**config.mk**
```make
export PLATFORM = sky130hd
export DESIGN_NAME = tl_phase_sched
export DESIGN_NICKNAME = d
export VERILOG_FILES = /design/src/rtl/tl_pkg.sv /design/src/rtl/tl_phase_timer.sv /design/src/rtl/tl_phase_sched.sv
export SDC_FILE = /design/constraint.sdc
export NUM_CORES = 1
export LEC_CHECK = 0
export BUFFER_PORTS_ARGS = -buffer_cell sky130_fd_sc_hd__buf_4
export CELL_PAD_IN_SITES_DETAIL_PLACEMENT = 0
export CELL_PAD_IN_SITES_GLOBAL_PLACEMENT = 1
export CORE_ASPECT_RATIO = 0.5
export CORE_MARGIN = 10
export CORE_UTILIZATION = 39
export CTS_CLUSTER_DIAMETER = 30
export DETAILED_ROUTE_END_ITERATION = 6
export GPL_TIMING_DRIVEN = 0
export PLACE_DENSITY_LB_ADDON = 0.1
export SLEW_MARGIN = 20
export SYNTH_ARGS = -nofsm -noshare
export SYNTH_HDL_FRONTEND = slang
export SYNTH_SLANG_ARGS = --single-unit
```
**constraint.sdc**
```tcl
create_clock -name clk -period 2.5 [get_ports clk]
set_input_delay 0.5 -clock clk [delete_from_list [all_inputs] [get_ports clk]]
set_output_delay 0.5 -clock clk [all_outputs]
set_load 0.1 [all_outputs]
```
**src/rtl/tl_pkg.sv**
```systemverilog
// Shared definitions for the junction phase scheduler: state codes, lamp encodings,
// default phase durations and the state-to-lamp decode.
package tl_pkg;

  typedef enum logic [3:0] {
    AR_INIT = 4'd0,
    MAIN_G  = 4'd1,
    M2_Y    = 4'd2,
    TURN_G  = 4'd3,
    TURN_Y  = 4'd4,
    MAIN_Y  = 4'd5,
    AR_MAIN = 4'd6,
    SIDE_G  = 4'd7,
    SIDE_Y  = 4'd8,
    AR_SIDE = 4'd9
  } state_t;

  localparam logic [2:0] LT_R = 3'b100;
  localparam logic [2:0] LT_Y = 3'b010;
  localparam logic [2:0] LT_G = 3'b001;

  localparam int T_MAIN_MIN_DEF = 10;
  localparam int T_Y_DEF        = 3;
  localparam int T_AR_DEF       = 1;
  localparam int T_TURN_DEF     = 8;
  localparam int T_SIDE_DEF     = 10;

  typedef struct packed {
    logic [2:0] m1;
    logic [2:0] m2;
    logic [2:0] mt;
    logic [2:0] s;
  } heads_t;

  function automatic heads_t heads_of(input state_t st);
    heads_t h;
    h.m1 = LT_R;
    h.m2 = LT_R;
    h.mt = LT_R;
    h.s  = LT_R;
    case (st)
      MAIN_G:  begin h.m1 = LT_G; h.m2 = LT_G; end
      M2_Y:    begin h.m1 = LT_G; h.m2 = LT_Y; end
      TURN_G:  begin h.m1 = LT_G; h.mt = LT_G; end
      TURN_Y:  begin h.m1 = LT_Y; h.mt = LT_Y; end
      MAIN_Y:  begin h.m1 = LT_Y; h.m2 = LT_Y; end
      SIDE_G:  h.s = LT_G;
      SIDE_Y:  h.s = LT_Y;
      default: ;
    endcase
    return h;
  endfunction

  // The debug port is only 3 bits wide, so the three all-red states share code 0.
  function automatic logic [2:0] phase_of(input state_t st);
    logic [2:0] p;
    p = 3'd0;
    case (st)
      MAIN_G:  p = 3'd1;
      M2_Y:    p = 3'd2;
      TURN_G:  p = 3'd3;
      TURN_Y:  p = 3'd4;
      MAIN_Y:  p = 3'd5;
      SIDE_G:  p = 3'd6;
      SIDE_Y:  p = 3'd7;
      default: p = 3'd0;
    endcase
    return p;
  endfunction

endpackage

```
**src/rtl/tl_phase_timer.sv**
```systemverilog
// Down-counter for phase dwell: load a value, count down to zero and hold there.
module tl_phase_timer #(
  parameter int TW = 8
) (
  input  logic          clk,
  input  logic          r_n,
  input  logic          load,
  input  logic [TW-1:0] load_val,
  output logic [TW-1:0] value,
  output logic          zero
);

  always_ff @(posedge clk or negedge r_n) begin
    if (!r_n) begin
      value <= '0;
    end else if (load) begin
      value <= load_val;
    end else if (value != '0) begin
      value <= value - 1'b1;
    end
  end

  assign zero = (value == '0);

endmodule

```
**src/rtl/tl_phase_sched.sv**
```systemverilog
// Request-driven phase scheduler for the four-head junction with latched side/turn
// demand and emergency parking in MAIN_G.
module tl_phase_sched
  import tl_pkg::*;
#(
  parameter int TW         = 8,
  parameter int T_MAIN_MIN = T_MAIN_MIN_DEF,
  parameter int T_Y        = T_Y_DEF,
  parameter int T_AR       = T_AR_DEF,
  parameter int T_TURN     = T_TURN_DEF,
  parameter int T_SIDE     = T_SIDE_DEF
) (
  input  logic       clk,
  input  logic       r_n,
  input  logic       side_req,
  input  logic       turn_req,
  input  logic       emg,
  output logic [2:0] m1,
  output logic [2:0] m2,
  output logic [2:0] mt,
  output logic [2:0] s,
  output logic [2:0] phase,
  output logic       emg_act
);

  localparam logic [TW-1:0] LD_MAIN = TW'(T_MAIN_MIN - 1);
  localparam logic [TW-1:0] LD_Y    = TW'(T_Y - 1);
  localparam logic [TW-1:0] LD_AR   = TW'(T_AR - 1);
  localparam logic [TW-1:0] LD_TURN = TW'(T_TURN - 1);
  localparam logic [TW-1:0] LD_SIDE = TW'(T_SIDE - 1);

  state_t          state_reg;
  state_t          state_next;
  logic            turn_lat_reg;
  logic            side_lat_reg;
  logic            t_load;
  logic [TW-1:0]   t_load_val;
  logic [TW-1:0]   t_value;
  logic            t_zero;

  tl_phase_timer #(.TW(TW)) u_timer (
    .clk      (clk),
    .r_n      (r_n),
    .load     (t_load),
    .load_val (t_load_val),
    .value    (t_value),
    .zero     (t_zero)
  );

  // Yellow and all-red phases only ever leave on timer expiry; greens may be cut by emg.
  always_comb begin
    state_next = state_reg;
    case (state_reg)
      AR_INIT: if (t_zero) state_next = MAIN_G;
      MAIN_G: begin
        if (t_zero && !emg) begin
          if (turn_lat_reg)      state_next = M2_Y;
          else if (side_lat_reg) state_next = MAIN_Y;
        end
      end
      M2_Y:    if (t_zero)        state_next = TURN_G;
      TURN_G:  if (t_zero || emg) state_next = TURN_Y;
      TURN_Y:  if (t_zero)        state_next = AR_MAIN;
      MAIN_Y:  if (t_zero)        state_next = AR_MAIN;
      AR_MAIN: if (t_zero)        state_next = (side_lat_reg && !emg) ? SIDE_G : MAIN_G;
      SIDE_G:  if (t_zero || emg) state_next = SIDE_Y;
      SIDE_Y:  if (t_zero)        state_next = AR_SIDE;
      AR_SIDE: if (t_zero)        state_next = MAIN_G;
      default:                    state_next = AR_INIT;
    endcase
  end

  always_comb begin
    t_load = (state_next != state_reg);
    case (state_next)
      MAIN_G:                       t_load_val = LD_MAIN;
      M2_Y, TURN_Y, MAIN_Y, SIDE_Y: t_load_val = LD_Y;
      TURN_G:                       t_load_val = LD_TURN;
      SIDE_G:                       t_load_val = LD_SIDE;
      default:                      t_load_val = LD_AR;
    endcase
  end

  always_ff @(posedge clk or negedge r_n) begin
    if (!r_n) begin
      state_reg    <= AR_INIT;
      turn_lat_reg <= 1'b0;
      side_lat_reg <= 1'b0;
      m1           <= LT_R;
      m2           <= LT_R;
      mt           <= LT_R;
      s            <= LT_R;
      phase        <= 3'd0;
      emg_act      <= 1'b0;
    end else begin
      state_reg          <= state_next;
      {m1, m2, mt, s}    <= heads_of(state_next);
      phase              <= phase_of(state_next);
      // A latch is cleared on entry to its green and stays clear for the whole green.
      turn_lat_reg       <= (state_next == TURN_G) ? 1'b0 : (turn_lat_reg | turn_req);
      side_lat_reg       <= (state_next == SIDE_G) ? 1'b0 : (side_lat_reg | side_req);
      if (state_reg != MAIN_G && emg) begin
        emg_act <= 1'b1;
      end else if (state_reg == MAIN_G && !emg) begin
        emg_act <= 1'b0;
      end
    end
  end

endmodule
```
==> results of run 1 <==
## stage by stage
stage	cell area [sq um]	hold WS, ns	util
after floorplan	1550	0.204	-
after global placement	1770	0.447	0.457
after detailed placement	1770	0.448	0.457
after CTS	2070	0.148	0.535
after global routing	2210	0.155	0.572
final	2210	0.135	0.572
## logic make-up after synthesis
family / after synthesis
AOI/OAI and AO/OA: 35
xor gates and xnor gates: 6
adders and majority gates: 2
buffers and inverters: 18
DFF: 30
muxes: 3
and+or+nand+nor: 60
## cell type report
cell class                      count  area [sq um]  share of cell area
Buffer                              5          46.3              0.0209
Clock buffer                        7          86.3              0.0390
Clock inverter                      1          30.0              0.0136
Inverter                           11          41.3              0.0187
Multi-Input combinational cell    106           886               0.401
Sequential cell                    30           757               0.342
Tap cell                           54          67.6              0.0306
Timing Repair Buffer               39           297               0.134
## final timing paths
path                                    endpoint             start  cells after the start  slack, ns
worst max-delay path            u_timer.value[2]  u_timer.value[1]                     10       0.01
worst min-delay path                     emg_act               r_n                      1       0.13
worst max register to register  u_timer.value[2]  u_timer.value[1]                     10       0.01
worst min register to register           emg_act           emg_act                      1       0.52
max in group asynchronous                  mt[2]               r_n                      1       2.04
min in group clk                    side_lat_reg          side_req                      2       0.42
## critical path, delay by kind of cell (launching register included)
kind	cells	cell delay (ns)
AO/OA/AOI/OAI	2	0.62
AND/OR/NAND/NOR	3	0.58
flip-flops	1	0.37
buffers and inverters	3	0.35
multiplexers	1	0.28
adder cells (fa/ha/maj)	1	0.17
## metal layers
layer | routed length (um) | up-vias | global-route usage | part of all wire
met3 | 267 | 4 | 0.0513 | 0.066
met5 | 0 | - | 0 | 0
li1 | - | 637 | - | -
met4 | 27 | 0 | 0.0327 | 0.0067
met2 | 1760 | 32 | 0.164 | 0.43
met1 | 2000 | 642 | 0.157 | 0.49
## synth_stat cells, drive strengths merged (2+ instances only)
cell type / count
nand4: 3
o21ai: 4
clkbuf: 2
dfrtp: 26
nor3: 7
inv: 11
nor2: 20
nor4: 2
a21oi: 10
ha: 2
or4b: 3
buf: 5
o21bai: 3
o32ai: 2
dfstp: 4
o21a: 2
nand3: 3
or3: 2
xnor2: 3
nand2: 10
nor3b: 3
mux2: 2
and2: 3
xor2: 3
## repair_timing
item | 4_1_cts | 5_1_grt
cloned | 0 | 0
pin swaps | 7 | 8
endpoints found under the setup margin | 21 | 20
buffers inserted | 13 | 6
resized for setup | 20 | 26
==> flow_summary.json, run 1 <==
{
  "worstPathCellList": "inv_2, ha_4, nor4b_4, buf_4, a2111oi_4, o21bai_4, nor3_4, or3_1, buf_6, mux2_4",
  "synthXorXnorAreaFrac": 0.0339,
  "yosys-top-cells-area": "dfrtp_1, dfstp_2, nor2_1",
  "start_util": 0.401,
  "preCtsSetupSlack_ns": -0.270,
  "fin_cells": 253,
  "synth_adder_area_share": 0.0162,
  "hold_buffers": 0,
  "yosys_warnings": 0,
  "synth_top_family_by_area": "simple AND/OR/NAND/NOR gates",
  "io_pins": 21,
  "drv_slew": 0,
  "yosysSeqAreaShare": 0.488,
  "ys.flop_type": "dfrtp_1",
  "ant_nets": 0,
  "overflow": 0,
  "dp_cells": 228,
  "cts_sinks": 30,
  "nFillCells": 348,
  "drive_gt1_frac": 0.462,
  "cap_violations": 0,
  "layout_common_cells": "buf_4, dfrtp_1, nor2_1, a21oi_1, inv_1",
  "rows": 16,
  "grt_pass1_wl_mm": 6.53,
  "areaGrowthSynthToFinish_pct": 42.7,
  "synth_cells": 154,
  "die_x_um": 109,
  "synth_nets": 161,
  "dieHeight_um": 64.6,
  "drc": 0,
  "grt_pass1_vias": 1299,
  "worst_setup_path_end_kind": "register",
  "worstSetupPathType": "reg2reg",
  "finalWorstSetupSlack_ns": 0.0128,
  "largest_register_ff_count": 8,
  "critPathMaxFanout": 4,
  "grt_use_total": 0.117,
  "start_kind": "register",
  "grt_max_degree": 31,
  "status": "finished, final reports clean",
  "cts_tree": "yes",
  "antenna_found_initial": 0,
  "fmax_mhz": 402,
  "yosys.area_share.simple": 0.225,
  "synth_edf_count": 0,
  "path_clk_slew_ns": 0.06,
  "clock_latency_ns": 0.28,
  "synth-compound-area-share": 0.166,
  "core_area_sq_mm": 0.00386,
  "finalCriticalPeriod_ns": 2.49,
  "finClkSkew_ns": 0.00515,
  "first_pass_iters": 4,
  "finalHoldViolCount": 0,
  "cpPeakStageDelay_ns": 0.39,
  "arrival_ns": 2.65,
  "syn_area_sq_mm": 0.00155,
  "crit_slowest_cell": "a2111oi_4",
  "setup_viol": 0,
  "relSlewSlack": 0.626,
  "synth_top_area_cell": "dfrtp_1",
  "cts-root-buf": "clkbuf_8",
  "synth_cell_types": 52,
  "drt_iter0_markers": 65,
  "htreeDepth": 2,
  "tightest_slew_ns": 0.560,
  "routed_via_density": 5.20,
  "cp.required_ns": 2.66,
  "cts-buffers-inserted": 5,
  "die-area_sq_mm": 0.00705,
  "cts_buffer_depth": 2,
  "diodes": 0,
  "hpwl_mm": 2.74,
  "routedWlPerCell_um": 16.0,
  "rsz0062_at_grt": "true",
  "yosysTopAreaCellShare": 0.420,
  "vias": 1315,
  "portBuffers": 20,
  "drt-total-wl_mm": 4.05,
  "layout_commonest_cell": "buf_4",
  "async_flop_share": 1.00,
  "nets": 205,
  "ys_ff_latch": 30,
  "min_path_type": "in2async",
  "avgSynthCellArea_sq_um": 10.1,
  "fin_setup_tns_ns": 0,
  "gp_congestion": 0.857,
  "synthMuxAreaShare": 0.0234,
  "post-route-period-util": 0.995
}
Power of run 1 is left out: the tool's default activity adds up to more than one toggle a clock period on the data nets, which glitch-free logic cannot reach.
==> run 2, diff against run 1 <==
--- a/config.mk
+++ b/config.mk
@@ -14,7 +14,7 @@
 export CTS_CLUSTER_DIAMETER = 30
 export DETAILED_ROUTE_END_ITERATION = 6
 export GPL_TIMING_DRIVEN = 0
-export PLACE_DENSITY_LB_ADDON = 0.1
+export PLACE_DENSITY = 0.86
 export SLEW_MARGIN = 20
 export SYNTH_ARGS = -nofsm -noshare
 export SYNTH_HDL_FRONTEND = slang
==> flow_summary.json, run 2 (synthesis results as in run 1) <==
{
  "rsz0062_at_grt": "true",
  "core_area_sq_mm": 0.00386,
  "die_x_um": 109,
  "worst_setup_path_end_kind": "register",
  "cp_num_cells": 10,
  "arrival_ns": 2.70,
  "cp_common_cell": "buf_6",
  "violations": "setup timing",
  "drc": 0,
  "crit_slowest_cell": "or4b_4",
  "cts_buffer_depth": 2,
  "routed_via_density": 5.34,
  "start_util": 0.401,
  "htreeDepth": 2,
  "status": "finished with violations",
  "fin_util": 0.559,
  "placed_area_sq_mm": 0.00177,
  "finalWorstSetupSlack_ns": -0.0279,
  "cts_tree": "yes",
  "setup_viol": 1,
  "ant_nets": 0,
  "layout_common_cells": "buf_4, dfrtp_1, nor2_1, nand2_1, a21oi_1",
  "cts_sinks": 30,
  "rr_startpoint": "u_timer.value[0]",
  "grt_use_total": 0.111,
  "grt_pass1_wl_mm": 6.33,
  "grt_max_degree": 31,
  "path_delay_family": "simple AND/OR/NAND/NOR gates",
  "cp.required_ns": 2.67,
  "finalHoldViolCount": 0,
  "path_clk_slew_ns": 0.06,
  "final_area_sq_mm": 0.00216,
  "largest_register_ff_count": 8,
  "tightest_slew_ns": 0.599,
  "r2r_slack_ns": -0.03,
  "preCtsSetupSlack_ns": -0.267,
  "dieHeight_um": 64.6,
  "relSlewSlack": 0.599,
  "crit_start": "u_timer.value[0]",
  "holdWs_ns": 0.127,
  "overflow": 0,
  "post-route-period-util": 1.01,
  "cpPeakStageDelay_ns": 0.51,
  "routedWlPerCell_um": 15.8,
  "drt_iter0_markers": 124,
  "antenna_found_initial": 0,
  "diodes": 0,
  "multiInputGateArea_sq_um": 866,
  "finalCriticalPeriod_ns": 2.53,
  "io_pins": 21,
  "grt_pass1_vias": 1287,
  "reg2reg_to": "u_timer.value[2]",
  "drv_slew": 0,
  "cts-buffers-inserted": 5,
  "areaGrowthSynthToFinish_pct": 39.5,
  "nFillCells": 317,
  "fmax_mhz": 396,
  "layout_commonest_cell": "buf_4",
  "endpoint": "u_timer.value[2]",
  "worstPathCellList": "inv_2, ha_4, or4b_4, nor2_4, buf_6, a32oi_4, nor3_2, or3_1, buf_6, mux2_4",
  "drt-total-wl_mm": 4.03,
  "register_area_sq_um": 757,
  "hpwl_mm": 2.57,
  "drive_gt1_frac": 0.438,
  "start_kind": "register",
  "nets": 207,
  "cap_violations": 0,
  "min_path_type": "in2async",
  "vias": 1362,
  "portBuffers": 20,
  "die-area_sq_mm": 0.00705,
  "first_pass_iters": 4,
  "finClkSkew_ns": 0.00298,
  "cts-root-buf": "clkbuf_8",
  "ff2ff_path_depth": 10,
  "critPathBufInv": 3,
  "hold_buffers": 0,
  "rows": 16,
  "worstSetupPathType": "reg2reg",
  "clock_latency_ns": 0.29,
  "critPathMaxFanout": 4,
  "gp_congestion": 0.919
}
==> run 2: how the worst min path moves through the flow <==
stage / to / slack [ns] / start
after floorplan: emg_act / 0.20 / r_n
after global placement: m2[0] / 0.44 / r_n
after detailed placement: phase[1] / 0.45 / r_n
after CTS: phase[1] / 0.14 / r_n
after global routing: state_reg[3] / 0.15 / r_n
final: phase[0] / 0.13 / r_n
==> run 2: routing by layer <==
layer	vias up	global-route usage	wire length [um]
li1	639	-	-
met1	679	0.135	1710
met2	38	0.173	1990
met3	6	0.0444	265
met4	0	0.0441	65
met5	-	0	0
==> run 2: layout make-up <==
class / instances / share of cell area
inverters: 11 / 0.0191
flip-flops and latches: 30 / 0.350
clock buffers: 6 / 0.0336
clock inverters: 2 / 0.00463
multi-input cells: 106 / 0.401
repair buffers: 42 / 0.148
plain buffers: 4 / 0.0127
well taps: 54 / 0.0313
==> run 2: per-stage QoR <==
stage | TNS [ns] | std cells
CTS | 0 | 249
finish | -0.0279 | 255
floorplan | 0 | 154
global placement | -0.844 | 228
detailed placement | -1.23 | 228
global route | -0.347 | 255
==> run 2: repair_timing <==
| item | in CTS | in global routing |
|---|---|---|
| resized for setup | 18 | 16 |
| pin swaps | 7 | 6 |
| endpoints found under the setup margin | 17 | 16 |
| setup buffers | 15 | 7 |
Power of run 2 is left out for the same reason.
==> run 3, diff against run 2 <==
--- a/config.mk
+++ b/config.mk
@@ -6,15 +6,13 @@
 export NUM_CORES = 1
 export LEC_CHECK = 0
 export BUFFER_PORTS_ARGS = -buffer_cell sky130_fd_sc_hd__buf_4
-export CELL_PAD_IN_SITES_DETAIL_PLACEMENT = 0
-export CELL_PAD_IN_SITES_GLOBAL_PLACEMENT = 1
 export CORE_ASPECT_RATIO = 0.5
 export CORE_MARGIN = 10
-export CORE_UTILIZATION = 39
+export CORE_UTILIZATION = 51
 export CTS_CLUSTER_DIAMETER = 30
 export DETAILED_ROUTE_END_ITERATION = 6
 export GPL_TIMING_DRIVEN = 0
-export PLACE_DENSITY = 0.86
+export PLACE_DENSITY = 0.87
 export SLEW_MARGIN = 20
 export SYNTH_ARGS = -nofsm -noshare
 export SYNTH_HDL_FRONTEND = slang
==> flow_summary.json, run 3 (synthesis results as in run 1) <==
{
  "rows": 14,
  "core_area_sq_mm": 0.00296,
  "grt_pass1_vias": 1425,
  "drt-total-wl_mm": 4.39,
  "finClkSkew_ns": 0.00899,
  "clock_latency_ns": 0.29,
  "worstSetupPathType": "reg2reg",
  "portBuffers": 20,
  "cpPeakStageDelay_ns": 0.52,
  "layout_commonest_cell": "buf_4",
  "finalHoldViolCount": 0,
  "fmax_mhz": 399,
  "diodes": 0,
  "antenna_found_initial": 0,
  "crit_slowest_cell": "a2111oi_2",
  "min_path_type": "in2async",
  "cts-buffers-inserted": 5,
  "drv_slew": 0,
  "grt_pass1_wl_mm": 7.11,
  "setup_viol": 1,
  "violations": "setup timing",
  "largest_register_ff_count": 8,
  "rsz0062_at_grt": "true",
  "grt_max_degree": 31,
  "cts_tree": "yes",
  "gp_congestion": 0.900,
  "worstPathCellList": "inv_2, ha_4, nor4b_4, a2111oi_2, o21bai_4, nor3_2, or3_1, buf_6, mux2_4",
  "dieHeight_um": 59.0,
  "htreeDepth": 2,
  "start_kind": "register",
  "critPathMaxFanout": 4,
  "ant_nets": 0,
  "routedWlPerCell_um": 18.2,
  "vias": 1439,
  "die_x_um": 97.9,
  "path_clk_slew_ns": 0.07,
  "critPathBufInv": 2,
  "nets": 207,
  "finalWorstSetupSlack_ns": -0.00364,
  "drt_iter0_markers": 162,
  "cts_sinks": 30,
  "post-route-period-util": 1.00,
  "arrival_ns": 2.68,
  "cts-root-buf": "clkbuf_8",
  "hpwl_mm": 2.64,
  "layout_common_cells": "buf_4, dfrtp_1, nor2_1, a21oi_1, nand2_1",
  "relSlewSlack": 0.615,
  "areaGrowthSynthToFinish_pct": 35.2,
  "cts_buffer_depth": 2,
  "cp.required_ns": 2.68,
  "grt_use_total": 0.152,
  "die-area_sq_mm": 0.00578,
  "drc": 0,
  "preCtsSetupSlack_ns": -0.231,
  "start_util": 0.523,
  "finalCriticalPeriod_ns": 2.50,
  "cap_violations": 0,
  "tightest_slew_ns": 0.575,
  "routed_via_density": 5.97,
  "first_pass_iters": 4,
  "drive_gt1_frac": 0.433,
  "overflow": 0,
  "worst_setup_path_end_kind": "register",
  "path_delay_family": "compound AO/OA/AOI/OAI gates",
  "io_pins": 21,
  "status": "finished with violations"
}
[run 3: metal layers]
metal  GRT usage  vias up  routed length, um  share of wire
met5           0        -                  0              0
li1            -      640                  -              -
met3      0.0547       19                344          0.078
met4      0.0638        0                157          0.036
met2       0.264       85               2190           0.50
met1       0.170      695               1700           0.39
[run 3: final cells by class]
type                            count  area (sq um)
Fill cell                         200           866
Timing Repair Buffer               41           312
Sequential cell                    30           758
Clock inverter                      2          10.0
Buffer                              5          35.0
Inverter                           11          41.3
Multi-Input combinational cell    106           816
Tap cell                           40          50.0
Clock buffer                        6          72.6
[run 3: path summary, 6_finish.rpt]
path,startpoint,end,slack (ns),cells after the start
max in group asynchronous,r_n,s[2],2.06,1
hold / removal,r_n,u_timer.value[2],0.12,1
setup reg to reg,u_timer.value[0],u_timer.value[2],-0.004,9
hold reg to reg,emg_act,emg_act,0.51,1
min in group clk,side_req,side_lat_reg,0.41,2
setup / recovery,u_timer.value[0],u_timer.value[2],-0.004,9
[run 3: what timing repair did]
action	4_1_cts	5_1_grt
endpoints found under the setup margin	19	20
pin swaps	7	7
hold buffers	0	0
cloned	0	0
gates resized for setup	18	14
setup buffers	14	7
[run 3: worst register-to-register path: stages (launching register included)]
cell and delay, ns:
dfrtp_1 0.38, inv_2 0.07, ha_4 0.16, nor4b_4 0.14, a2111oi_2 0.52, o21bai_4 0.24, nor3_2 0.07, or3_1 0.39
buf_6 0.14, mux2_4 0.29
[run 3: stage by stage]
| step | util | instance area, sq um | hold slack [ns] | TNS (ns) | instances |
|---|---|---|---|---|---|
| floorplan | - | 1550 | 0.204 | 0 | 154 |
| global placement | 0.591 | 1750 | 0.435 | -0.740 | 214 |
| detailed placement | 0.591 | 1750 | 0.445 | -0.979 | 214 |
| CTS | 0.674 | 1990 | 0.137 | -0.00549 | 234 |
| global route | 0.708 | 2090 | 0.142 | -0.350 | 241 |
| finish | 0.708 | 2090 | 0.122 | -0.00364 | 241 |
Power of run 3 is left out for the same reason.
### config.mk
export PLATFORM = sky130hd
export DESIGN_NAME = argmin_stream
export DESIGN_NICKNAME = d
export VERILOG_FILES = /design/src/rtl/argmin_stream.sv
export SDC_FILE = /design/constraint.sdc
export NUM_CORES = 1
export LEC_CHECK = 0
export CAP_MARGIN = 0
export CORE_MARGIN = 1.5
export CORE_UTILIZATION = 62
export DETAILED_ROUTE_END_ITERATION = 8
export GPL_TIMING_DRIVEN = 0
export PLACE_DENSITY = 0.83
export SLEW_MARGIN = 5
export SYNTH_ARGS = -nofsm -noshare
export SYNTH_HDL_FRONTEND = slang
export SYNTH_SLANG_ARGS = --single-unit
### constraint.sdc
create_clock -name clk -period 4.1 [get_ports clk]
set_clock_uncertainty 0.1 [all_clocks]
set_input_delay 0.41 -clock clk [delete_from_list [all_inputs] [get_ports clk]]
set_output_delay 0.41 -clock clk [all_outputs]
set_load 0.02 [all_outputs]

◇ ◇ ◇ ◇ ◇ ◇ ◇

**What you should do**. Look above for the line holding "met1 | 2000 | 642 | 0.157 | 0.49" and the line holding "## repair_timing". Retype both, and every line between them, word for word and nothing else.

**Result below**.
met1 | 2000 | 642 | 0.157 | 0.49
## synth_stat cells, drive strengths merged (2+ instances only)
cell type / count
nand4: 3
o21ai: 4
clkbuf: 2
dfrtp: 26
nor3: 7
inv: 11
nor2: 20
nor4: 2
a21oi: 10
ha: 2
or4b: 3
buf: 5
o21bai: 3
o32ai: 2
dfstp: 4
o21a: 2
nand3: 3
or3: 2
xnor2: 3
nand2: 10
nor3b: 3
mux2: 2
and2: 3
xor2: 3
## repair_timing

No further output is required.